| WORK TO BE COMPLETED |
Lift out each line of the data that holds "such".

| LISTED RECORDS |
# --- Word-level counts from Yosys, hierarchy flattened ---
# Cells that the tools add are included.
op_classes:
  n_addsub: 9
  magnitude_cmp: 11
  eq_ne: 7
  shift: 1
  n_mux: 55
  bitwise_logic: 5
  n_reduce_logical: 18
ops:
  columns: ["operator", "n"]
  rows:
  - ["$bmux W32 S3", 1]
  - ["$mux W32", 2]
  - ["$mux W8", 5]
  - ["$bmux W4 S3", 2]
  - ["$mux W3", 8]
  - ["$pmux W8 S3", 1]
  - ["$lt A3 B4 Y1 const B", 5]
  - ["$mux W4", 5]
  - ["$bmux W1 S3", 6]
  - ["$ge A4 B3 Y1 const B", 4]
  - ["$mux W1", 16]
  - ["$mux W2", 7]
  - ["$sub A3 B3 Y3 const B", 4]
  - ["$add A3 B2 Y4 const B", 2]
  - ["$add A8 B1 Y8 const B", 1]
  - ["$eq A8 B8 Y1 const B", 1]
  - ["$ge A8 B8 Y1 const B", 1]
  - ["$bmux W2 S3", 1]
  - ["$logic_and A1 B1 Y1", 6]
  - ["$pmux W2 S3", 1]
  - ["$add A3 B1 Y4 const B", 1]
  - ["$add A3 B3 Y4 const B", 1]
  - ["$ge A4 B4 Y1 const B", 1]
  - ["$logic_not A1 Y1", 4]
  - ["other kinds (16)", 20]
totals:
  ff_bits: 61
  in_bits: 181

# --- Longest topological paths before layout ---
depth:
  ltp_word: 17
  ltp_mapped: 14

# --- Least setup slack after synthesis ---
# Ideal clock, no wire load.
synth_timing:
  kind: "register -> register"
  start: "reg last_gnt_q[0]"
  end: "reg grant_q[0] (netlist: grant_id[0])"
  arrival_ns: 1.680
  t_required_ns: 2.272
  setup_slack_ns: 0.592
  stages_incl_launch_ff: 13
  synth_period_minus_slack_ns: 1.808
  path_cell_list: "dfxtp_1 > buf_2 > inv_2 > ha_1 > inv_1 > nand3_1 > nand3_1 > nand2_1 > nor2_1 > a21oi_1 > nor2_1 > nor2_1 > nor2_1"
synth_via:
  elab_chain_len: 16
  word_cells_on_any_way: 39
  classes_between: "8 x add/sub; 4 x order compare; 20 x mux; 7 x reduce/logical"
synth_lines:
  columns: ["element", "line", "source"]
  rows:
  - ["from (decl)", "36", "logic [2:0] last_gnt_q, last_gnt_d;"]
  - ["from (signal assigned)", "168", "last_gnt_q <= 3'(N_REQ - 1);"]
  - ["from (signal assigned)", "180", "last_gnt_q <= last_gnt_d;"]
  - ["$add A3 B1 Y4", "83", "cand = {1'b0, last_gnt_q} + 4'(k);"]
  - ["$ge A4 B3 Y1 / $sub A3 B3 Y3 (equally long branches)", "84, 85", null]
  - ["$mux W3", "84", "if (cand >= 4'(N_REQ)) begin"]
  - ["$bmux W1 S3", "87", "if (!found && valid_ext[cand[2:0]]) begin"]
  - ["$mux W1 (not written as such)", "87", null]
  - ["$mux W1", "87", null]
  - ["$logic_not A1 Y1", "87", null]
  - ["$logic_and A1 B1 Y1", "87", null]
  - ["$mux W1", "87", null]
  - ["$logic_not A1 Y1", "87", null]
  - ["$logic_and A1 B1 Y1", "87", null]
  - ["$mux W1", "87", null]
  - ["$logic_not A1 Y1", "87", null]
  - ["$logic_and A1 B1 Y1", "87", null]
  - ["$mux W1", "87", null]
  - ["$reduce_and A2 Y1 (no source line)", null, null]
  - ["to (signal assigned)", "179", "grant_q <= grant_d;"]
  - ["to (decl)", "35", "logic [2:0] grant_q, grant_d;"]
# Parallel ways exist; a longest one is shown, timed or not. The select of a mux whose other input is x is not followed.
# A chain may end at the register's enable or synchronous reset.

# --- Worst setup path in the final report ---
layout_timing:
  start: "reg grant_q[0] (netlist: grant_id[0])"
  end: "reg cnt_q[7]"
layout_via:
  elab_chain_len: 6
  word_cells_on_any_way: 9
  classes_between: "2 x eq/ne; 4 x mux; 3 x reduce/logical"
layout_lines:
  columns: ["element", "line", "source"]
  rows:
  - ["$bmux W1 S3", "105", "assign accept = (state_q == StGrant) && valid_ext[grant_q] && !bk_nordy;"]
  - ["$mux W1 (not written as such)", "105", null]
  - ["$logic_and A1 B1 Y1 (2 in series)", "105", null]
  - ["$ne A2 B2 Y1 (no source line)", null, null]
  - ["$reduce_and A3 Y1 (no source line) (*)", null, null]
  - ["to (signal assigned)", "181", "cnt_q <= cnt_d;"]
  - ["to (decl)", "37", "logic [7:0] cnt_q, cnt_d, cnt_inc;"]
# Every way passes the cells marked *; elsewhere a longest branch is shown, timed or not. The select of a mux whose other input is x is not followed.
### src/rtl/tx_packet_arbiter.sv
// tx_packet_arbiter: round-robin sharing of one packet transmitter among NUM_REQ requesters with end-of-packet byte counting and a stall watchdog
module tx_packet_arbiter #(
  parameter int NUM_REQ = 4,
  parameter int NUMBER  = 256,
  parameter int TIMEOUT = 100000,
  parameter int LEN_W   = $clog2(NUMBER)
) (
  input  logic                       clk,
  input  logic                       reset,
  input  logic [NUM_REQ-1:0]         req,
  input  logic [NUM_REQ*8-1:0]       req_cmd,
  input  logic [NUM_REQ*LEN_W-1:0]   req_len,
  input  logic [NUM_REQ*8-1:0]       req_rd_data,
  output logic [NUM_REQ-1:0]         grant,
  output logic [NUM_REQ-1:0]         done,
  output logic [NUM_REQ-1:0]         err,
  output logic [NUM_REQ-1:0]         req_rd_clock,
  output logic                       start_pckt,
  output logic [7:0]                 cmd_tx,
  output logic [LEN_W-1:0]           len_tx,
  input  logic [LEN_W-1:0]           rd_addr_in,
  input  logic                       rd_clock_in,
  output logic [7:0]                 rd_data,
  input  logic                       tx_done,
  output logic                       busy
);
  localparam int CNT_W = LEN_W + 2;
  localparam int WD_W  = $clog2(TIMEOUT + 1);
  localparam int PTR_W = $clog2(NUM_REQ);
  typedef enum logic [1:0] {IDLE, START, SEND, FINISH} state_t;
  state_t             r_state;
  logic [NUM_REQ-1:0] r_grant, r_done, r_err;
  logic               r_start;
  logic [7:0]         r_cmd;
  logic [LEN_W-1:0]   r_len;
  logic [PTR_W-1:0]   r_ptr;
  logic [CNT_W-1:0]   r_cnt;
  logic [WD_W-1:0]    r_wd;
  logic [PTR_W-1:0]   w_win, w_k;
  logic               w_any;
  logic [CNT_W-1:0]   w_n;
  logic [7:0]         w_rd_data;
  logic               w_unused_addr;
  always_comb begin
    w_win = r_ptr;
    w_any = 1'b0;
    w_k   = '0;
    for (int i = NUM_REQ; i >= 1; i--) begin
      w_k = PTR_W'((int'(r_ptr) + i) % NUM_REQ);
      if (req[w_k]) begin
        w_win = w_k;
        w_any = 1'b1;
      end
    end
  end
  always_comb begin
    w_rd_data = '0;
    for (int i = 0; i < NUM_REQ; i++)
      w_rd_data = w_rd_data | (req_rd_data[8*i +: 8] & {8{r_grant[i]}});
  end
  assign w_n           = ((r_len == '0) ? CNT_W'(NUMBER) : CNT_W'(r_len)) + CNT_W'(3);
  assign w_unused_addr = ^rd_addr_in;
  assign rd_data       = w_rd_data;
  assign req_rd_clock  = r_grant & {NUM_REQ{rd_clock_in}};
  assign grant         = r_grant;
  assign done          = r_done;
  assign err           = r_err;
  assign start_pckt    = r_start;
  assign cmd_tx        = r_cmd;
  assign len_tx        = r_len;
  assign busy          = r_state != IDLE;
  always_ff @(posedge clk) begin
    if (reset) begin
      r_state <= IDLE;
      r_grant <= '0;
      r_done  <= '0;
      r_err   <= '0;
      r_start <= 1'b0;
      r_cmd   <= '0;
      r_len   <= '0;
      r_ptr   <= PTR_W'(NUM_REQ - 1);
      r_cnt   <= '0;
      r_wd    <= '0;
    end else begin
      r_done  <= '0;
      r_err   <= '0;
      r_start <= 1'b0;
      case (r_state)
        IDLE: if (w_any) begin
          r_grant <= NUM_REQ'(1) << w_win;
          r_cmd   <= req_cmd[8*w_win +: 8];
          r_len   <= req_len[LEN_W*w_win +: LEN_W];
          r_ptr   <= w_win;
          r_start <= 1'b1;
          r_cnt   <= '0;
          r_wd    <= '0;
          r_state <= START;
        end
        START: begin
          r_cnt   <= '0;
          r_wd    <= '0;
          r_state <= SEND;
        end
        SEND: if (tx_done) begin
          r_wd  <= '0;
          r_cnt <= r_cnt + 1'b1;
          if (r_cnt + 1'b1 == w_n) begin
            r_state <= FINISH;
            r_grant <= '0;
            r_done  <= r_grant;
          end
        end else if (r_wd == WD_W'(TIMEOUT - 1)) begin
          r_state <= FINISH;
          r_grant <= '0;
          r_err   <= r_grant;
        end else begin
          r_wd <= r_wd + 1'b1;
        end
        default: r_state <= IDLE;
      endcase
    end
  end
endmodule

### config.mk
export PLATFORM = sky130hd
export DESIGN_NAME = tx_packet_arbiter
export DESIGN_NICKNAME = d
export VERILOG_FILES = /design/src/rtl/tx_packet_arbiter.sv
export SDC_FILE = /design/constraint.sdc
export NUM_CORES = 1
export LEC_CHECK = 0
export CAP_MARGIN = 20
export CORE_MARGIN = 4
export CORE_UTILIZATION = 39
export DETAILED_ROUTE_END_ITERATION = 8
export GPL_ROUTABILITY_DRIVEN = 0
export PLACE_DENSITY = 0.77
export SLEW_MARGIN = 10
export SYNTH_ARGS = -nofsm -noshare
export SYNTH_HDL_FRONTEND = slang
export SYNTH_SLANG_ARGS = --single-unit
### constraint.sdc
create_clock -name clk -period 2 [get_ports clk]
set_input_delay 0.2 -clock clk [delete_from_list [all_inputs] [get_ports clk]]
set_output_delay 0.2 -clock clk [all_outputs]
set_load 0.02 [all_outputs]
==> results of run 1 <==
stage by stage:
stage          total power [W]  setup WS, ps  hold slack [ps]  util, %
3_3_place_gp           0.00595          -475              445     64.1
6_report               0.00745          -389              458     68.4
3_5_place_dp           0.00608          -421              451     64.2
4_1_cts                0.00730          -337              464     67.4
5_1_grt                0.00792          -459              487     68.4
2_1_floorplan          0.00413          -196              430        -
per-layer routing:
| layer | vias up | part of all wire, % |
|---|---|---|
| met5 | - | 0 |
| met4 | 0 | 1.9 |
| met3 | 19 | 8.5 |
| met2 | 195 | 48 |
| met1 | 1976 | 41 |
| li1 | 2122 | - |
critical path: stages (launching register included):
cell and delay, ps:
dfxtp_4 350, inv_4 60, ha_4 120, or4b_4 500, o41ai_4 240, xor2_1 170, and4b_1 260, o2111a_2 250
o221a_4 230, o32ai_2 90
flip-flops by register name, indices dropped and copies added, names as in the netlist:
signal	count
start_pckt	1
r_ptr	2
err	4
cmd_tx	8
done	4
r_state	2
r_wd	17
r_cnt	10
grant	4
len_tx	8
layout make-up:
type	instances	area, sq um
Sequential cell	60	1210
Multi-Input combinational cell	385	2410
Clock buffer	12	166
Tap cell	108	135
Clock inverter	3	43.8
Fill cell	687	2810
Inverter	15	58.8
Timing Repair Buffer	220	2060
placed cells by master, fill, tap and decap left out, drive strengths merged, types with 3 or more instances in the layout:
cell and n:
o31ai 6, nand4 6, nand3 60, or3 6
xor2 10, xnor3 3, o21ai 18, and2 8
a21oi 26, ha 7, xnor2 14, nor3 18
a211o 3, buf 75, dfxtp 60, and3 5
nand2 105, a22oi 17, clkdlybuf4s50 144, nor2 29
nand2b 5, clkbuf 12, nor4 4, mux2i 3
o32ai 4, inv 15
logic make-up after synthesis:
family / Yosys count
adders and majority gates: 7
xor gates and xnor gates: 27
and+or+nand+nor: 260
DFF: 60
buffers and inverters: 45
AOI/OAI and AO/OA: 87
muxes: 4
power by group through the flow:
stage / clock network (W) / logic [W] / registers, W
6_report: 0.00114 / 0.00461 / 0.00170
5_1_grt: 0.00121 / 0.00497 / 0.00174
4_1_cts: 0.00115 / 0.00446 / 0.00168
3_5_place_dp: 0 / 0.00437 / 0.00170
3_3_place_gp: 0 / 0.00426 / 0.00169
2_1_floorplan: 0 / 0.00230 / 0.00183
timing repair:
action,4_1_cts,5_1_grt
setup endpoints to repair,14,33
buffers inserted,1,1
gates resized for setup,12,17
pin swaps,3,4
path summary, 6_finish.rpt:
kind,slack [ps],start,endpoint,cells past startpoint
max,-390,len_tx[0],grant[3],9
min reg2reg,460,cmd_tx[6],cmd_tx[6],2
max reg2reg,-390,len_tx[0],grant[3],9
min,460,cmd_tx[6],cmd_tx[6],2
==> impl_metrics.tcl, run 1 <==
set metrics [dict create \
    outcome "finished, violations left" \
    violations "negative setup slack" \
    nets 810 \
    placed_cells_incl_taps 786 \
    synth.area.top_cells "dfxtp_1 33%, nand2_1 11%, nand3_1 8.1%" \
    maxSlewViolCount 0 \
    tns_ps -3040 \
    seq_power_share_pct 22.8 \
    first_global_vias 4341 \
    setup_violations 10 \
    rows 34 \
    synthSimpleGateAreaFrac_pct 34.4 \
    pwr-share-clk_pct 15.3 \
    vias 4312 \
    grt-busiest-layer "met2" \
    drtIter0Drc 163 \
    cts-htree-levels 3 \
    grt_use_met1_pct 25.0 \
    p_int_w 0.00432 \
    fmaxAchievable_mhz 419 \
    synthAdderAreaFrac_pct 2.41 \
    holdBufCountCts 0 \
    finalClockSkew_ps 10.3 \
    avgSynthCellArea_sq_um 7.42 \
    die_w_microns 105 \
    synth_cell_types 53 \
    first_pass_iters 5 \
    port-buffer-count 145 \
    grt.total_usage_pct 22.1 \
    wl_per_cell_microns 15.6 \
    netlist_instances 490 \
    ant_nets 0 \
    crit_type "flop to flop" \
    synth.most_common_cell "nand2_1" \
    synthesis.area_sq_um 3630 \
    antenna_found_initial 0 \
    hold_viol 0 \
    max_cap_viol_count 0 \
    grt_first_pass_wirelength_microns 20100 \
    synth_common_cells "105 x nand2_1, 60 x dfxtp_1, 59 x nand3_1" \
    crit_path_end_kind "flop" \
    use_met3_pct 6.35 \
    synth_compound_area_share_pct 16.6 \
    synth_edf_count 0 \
    p_per_area_nw_per_um2 1220 \
    layout-drive-gt1-share_pct 18.4 \
    finalCritPeriodShare_pct 119 \
    hpwl_microns 9800 \
    antennaDiodeCount 0 \
    drc_errors 0 \
    synthMuxAreaShare_pct 1.14 \
    p_leak_nw 2.45 \
    finalWorstPathRequiredPeriod_ps 2390 \
    arrival_ps 2600 \
    synth_top_family_by_area "simple AND/OR/NAND/NOR gates" \
    numCtsBuffers 9 \
    root_buffer "clkbuf_8" \
    synthArstFlopShare_pct 0 \
    rsz0062_at_grt "true" \
    clock_latency_ps 340 \
    via_per_inst 5.37 \
    routed_wirelength_microns 12500 \
    swShare_pct 41.9 \
    start_util_pct 40.9 \
    clk_pin_slew_ps 70 \
    cts_buffer_depth 2 \
    start_kind "flop" \
    cp_data_required_time_ps 2210 \
    area_delta_synth_final_pct 67.4 \
    grt_overflow_total 0 \
    coreArea_sq_um 8890 \
    fin_area_sq_um 6090 \
    cts_tree "yes" \
    tightestPinTransition_ps 489 \
    cp_max_fo 4 \
    ys_seq_area_share_pct 33.0 \
    ir_drop_uv 918 \
    comb_power_share_pct 61.9 \
    cts_sinks 60 \
    hold_path.class "flop to flop" \
    grt_max_degree 29 \
    synth_top_area_share_pct 33.0 \
    yosysWarningCount 0 \
    die_h_microns 105 \
    synth_largest_area_cell "dfxtp_1" \
    synth_nets 609 \
    p_switching_w 0.00312 \
    synthFlopType "dfxtp_1" \
    fin_cells 803 \
    die_area_sq_um 10900 \
    synthXorXnorAreaFrac_pct 7.64 \
    grtUsageMet2_pct 39.6 \
    layout_setup_ws_ps -389 \
    relSlewSlack_pct 66.9 \
    dpl-instance-area_sq_um 5710 \
    ys_seq_elements 60 \
    ioPinCount 154 \
]
Note: power is estimated with default switching activity, not from simulation.
==> run 2, diff against run 1 <==
- CORE_ASPECT_RATIO: unset -> 0.8
- CTS_CLUSTER_DIAMETER: unset -> 100
==> impl_metrics.tcl, run 2 (same netlist as run 1, synthesis figures left out) <==
set metrics [dict create \
    layout_commonest_cell "clkdlybuf4s50_1" \
    finalClockSkew_ps 6.36 \
    layout_setup_ws_ps -310 \
    via_per_inst 5.28 \
    start_util_pct 40.0 \
    root_buffer "clkbuf_16" \
    maxSlewViolCount 0 \
    port-buffer-count 145 \
    crit_path_end_kind "flop" \
    violations "negative setup slack" \
    ir_drop_uv 605 \
    ioPinCount 154 \
    postLayoutCoreUtil_pct 66.8 \
    rsz0062_at_grt "true" \
    largest_registers "r_wd (17), r_cnt (10)" \
    reg2regPathDepth 9 \
    p_leak_nw 2.41 \
    tightestPinTransition_ps 543 \
    hold_viol 0 \
    first_pass_iters 4 \
    drc_errors 0 \
    reg2reg_from "len_tx[0]" \
    grt_overflow_total 0 \
    ant_nets 0 \
    die_area_sq_um 10900 \
    vias 4210 \
    drtIter0Drc 170 \
    cts_sinks 60 \
    min-delay-start "cmd_tx[4]" \
    cp_data_required_time_ps 2230 \
    startpoint "len_tx[0]" \
    hpwl_microns 9460 \
    fmaxAchievable_mhz 433 \
    p_per_area_nw_per_um2 1270 \
    layout-drive-gt1-share_pct 17.3 \
    setup_violations 10 \
    grt_first_pass_wirelength_microns 19500 \
    nets 798 \
    hold_path.class "flop to flop" \
    crit_type "flop to flop" \
    area_delta_synth_final_pct 66.9 \
    grt.total_usage_pct 22.3 \
    die_w_microns 116 \
    clock_latency_ps 320 \
    antennaDiodeCount 0 \
    relSlewSlack_pct 63.3 \
    arrival_ps 2540 \
    routed_wirelength_microns 12000 \
    wl_per_cell_microns 15.0 \
    numCtsBuffers 9 \
    fin_area_sq_um 6070 \
    die_h_microns 94.3 \
    first_global_vias 4239 \
    finalCritPeriodShare_pct 115 \
    mostFrequentLayoutCells "144 x clkdlybuf4s50_1, 105 x nand2_1, 60 x buf_4, 58 x nand3_1, 53 x dfxtp_1" \
    grt_max_degree 33 \
    cts_tree "yes" \
    whs_path_depth 2 \
    largest_register_ffs 17 \
    cts-htree-levels 3 \
    coreArea_sq_um 9080 \
    finalWorstPathRequiredPeriod_ps 2310 \
    dpl-instance-area_sq_um 5640 \
    cts_buffer_depth 2 \
    top_register "r_wd" \
    max_cap_viol_count 0 \
    cp_max_fo 4 \
    clk_pin_slew_ps 50 \
    rows 31 \
    antenna_found_initial 0 \
    outcome "finished, violations left" \
    start_kind "flop" \
]
run 2: repair_timing:
action,CTS,global route
hold buffers,0,0
endpoints found under the hold margin,0,0
resized for setup,7,23
setup buffers,2,1
endpoints found under the setup margin,13,32
pin swaps,3,5
run 2: per-stage QoR:
step           std cells  setup TNS, ps  hold slack [ps]  setup WS (ps)  power [W]
4_1_cts              799          -2390              455           -289    0.00764
5_1_grt              798          -3280              482           -407    0.00825
6_report             798          -2100              453           -310    0.00771
3_5_place_dp         782          -4580              450           -308    0.00606
3_3_place_gp         782          -2270              445           -191    0.00596
2_1_floorplan        490          -1030              430           -196    0.00413
run 2: worst max-delay path, cell delays in order (launching register included):
cell and delay [ps]:
dfxtp_4 350, inv_4 60, ha_4 120, or4b_4 490
o41ai_4 230, xor2_1 100, and4b_1 190, o2111a_2 180
o221a_4 240, o32ai_2 250
run 2: power breakdown:
part           switching [W]  internal [W]  total [W]
clock               0.000520      0.000982    0.00150
combinational        0.00234       0.00216    0.00449
sequential          0.000265       0.00145    0.00171
total                0.00312       0.00458    0.00771
run 2: metal layers:
metal,GRT usage [%],routed length [microns]
met1,25.3,4830
met5,0,0
met4,7.63,280
met3,8.97,1290
met2,38.3,5590
run 2: final cells by class:
type                    count  area (sq um)
fillers                   699          3010
flip-flops and latches     60          1210
well taps                 115           144
multi-input cells         385          2400
repair buffers            208          1960
clock buffers              10           239
inverters                  15          58.8
clock inverters             5          52.6
run 2: path summary, 6_finish.rpt:
path                                   to  slack [ps]
worst max register to register   grant[0]        -310
worst min-delay path            cmd_tx[4]         450
worst min register to register  cmd_tx[4]         450
worst max-delay path             grant[0]        -310
==> run 3, diff against run 2 <==
- GPL_TIMING_DRIVEN: unset -> 0
- MAX_ROUTING_LAYER: unset -> met4
- SKIP_LAST_GASP: unset -> 1
==> impl_metrics.tcl, run 3 (same netlist as run 1, synthesis figures left out) <==
set metrics [dict create \
    first_global_vias 4104 \
    hpwl_microns 9450 \
    clock_latency_ps 320 \
    coreArea_sq_um 9080 \
    whs_endpoint "cmd_tx[2]" \
    root_buffer "clkbuf_16" \
    p_int_w 0.00445 \
    placed_cells_incl_taps 750 \
    routed_wirelength_microns 12100 \
    area_delta_synth_final_pct 60.5 \
    mostFrequentLayoutCells "144 x clkdlybuf4s50_1, 105 x nand2_1, 58 x nand3_1, 48 x dfxtp_1, 28 x nor2_1" \
    pwr-share-clk_pct 21.6 \
    crit_type "flop to flop" \
    rsz0062_at_grt "true" \
    cts_sinks 60 \
    startpoint "len_tx[0]" \
    fin_cells 768 \
    p_leak_nw 2.25 \
    grt_max_degree 12 \
    drc_errors 0 \
    reg2regPathDepth 9 \
    regArea_sq_um 1220 \
    ioPinCount 154 \
    violations "negative setup slack" \
    multi_input_area_sq_um 2450 \
    maxSlewViolCount 0 \
    grt.total_usage_pct 22.6 \
    cts-htree-levels 3 \
    nFillCells 764 \
    die_area_sq_um 10900 \
    first_pass_iters 4 \
    layout_setup_ws_ps -412 \
    whs_path_depth 2 \
    tightestPinTransition_ps 607 \
    postLayoutCoreUtil_pct 64.3 \
    clk_pin_slew_ps 50 \
    min-delay-start "cmd_tx[2]" \
    die_h_microns 94.3 \
    cts_tree "yes" \
    reg2reg_from "len_tx[0]" \
    regToRegEndpoint "grant[0]" \
    port-buffer-count 145 \
    outcome "finished, violations left" \
    relSlewSlack_pct 59.3 \
    wl_per_cell_microns 15.8 \
    hold_path.class "flop to flop" \
    vias 4163 \
    finalCritPeriodShare_pct 121 \
    die_w_microns 116 \
    p_switching_w 0.00315 \
    cts_buffer_depth 2 \
    rows 31 \
    via_per_inst 5.42 \
    ant_nets 0 \
    largest_register_ffs 17 \
    ir_drop_uv 757 \
    fmaxAchievable_mhz 415 \
    layout_commonest_cell "clkdlybuf4s50_1" \
    holdBufCountCts 0 \
    crit_path_end_kind "flop" \
    numCtsBuffers 9 \
    setup_violations 10 \
    swShare_pct 41.4 \
    cp_max_fo 4 \
    grt_first_pass_wirelength_microns 19100 \
    antenna_found_initial 0 \
    drtIter0Drc 247 \
    max_cap_viol_count 0 \
    hold_viol 0 \
    layout-drive-gt1-share_pct 13.8 \
    top_register "r_wd" \
    holdWs_ps 460 \
    largest_registers "r_wd (17), r_cnt (10)" \
    cp_data_required_time_ps 2190 \
    arrival_ps 2600 \
    start_util_pct 40.0 \
    seq_power_share_pct 22.9 \
    finalWorstPathRequiredPeriod_ps 2410 \
    finalClockSkew_ps 4.40 \
    antennaDiodeCount 0 \
    comb_power_share_pct 55.6 \
    start_kind "flop" \
    grt_overflow_total 0 \
    p_per_area_nw_per_um2 1300 \
    rrSetupSlack_ps -410 \
    nets 767 \
]
[run 3: changes by cell type in the layout (fill, tap and decap cells not counted), sizes merged]
cell / previous run / this run
dlymetal6s2s: 0 / 1
clkinv: 3 / 1
bufinv: 1 / 2
clkbuf: 10 / 26
dlygate4sd2: 1 / 0
buf: 63 / 18
[run 3: layout make-up]
class | instances | share of cell area, %
Sequential cell | 60 | 21.0
Multi-Input combinational cell | 385 | 42.1
Buffer | 22 | 1.80
Timing Repair Buffer | 155 | 26.3
Tap cell | 115 | 2.47
Inverter | 15 | 0.965
Clock inverter | 4 | 1.24
Clock buffer | 12 | 4.22
[run 3: worst max path at each step]
stage | end | slack [ps] | cells after the start
after floorplan | grant[0] | -200 | 9
after global placement | cmd_tx[2] | -650 | 8
after detailed placement | cmd_tx[2] | -730 | 8
after CTS | grant[3] | -310 | 9
after global routing | grant[0] | -460 | 9
final | grant[0] | -410 | 9
[run 3: metal layers]
layer	vias to the layer above	GRT usage [%]	wire length [microns]
met5	-	-	0
met4	0	6.76	221
met3	16	6.66	1250
met2	203	37.4	5540
met1	1908	26.7	5090
li1	2036	-	-
[run 3: timing repair]
action                                  4_1_cts  5_1_grt
pin swaps                                     4        6
buffers inserted                              4        6
endpoints found under the setup margin       67       55
resized for setup                            28       36
[run 3: power groups by stage]
stage | Combinational (W) | Clock [W] | Sequential (W)
floorplan | 0.00230 | 0 | 0.00183
finish | 0.00422 | 0.00164 | 0.00174
global placement | 0.00386 | 0 | 0.00164
global route | 0.00460 | 0.00172 | 0.00178
detailed placement | 0.00395 | 0 | 0.00165
CTS | 0.00401 | 0.00167 | 0.00171
[run 3: worst max-delay path, stage by stage (launching register included)]
cell      delay, ps
dfxtp_4         340
inv_2            50
ha_1            130
or4b_4          500
o41ai_4         240
xor2_1          210
and4b_1         250
o2111a_2        240
o221a_4         220
o32ai_2          90
[run 3: through the flow]
stage | cell area, sq um | setup TNS, ps | worst slack [ps] | total power [W]
finish | 5830 | -3580 | -412 | 0.00760
global route | 5830 | -4060 | -458 | 0.00810
CTS | 5650 | -2590 | -307 | 0.00739
detailed placement | 5240 | -23120 | -729 | 0.00560
global placement | 5240 | -18210 | -651 | 0.00550
floorplan | 3640 | -1030 | -196 | 0.00413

| TASK SOLUTION |
  - ["$mux W1 (not written as such)", "87", null]
  - ["$mux W1 (not written as such)", "105", null]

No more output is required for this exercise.